Friday, December 07, 2007


You know...

It wouldn't hurt me to use this site more often.

Just thinking out loud.

Thursday, October 05, 2006

Iranian Religious Leader Talk Dirty

World leaders the world over have been encouraged by the straight talk (no pun intended) of former congressman Mark Foley. Today, Iranian Supreme Leader Sayyid Ali Khameini, spoke on the internet about masturbation and its appropriateness during the Holy Month Of Ramadan - a time of peace. Ramadan is a time where peaceful peace-loving Muslims gather peacefully to pray and honor their God. It ends each day with a family dinner and, on occassion, rioting.

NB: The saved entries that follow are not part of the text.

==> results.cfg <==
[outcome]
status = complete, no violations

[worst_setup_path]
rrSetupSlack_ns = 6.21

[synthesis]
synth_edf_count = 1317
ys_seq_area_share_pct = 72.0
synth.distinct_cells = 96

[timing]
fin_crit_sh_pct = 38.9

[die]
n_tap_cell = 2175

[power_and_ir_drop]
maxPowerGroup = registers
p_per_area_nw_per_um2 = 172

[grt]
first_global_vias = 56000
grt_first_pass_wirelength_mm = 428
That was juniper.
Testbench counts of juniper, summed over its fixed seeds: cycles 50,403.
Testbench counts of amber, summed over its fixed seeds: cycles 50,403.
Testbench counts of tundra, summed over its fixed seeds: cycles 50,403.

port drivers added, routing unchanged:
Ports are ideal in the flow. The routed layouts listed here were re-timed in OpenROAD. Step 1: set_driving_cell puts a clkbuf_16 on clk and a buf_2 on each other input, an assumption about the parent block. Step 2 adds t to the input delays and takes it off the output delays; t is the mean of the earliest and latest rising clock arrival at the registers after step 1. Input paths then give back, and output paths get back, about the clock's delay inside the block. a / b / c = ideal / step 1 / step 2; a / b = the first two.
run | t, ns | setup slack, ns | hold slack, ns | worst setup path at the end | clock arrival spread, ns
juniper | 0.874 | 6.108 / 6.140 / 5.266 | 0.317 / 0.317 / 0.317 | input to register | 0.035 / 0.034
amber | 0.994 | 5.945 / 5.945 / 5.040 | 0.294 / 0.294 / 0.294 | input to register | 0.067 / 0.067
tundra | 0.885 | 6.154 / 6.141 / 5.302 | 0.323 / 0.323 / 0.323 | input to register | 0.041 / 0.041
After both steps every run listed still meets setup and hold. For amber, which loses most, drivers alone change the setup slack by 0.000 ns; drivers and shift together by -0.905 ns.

Said Khameini, "If he do not intend masturbation and discharging semen and
nothing is discharged, his fasting is correct even though he has done a harām
(forbidden) act. But, if he intends masturbation or he knows that he usually
discharges semen by this process and semen really comes out, it is a haram
intentional breaking fasting."

Khameini is a religious figure who ia an auhority on such subjects as religious beliefs and masturbation. His followers affectionately refer to him as "the Spunk Monk."

Monday, October 02, 2006

GOP Public Statement: We never met the guy...

Today, GOP Senators and members of the house held a joint press conference stating: "We don't know anybody."

Due to recent scandals, most recently the one where GOP Rep Mark Foley was caught sending illicit emails to underage interns, many GOPers have established a policy of creating distance from each other.

At the press conference Senator John McCain said, "I've never met any of these people in my life and refuse to somehow be linked to any of them or their scandals. Heck, some of my best friends are Democrats so I really d0n't know what you're talking about. "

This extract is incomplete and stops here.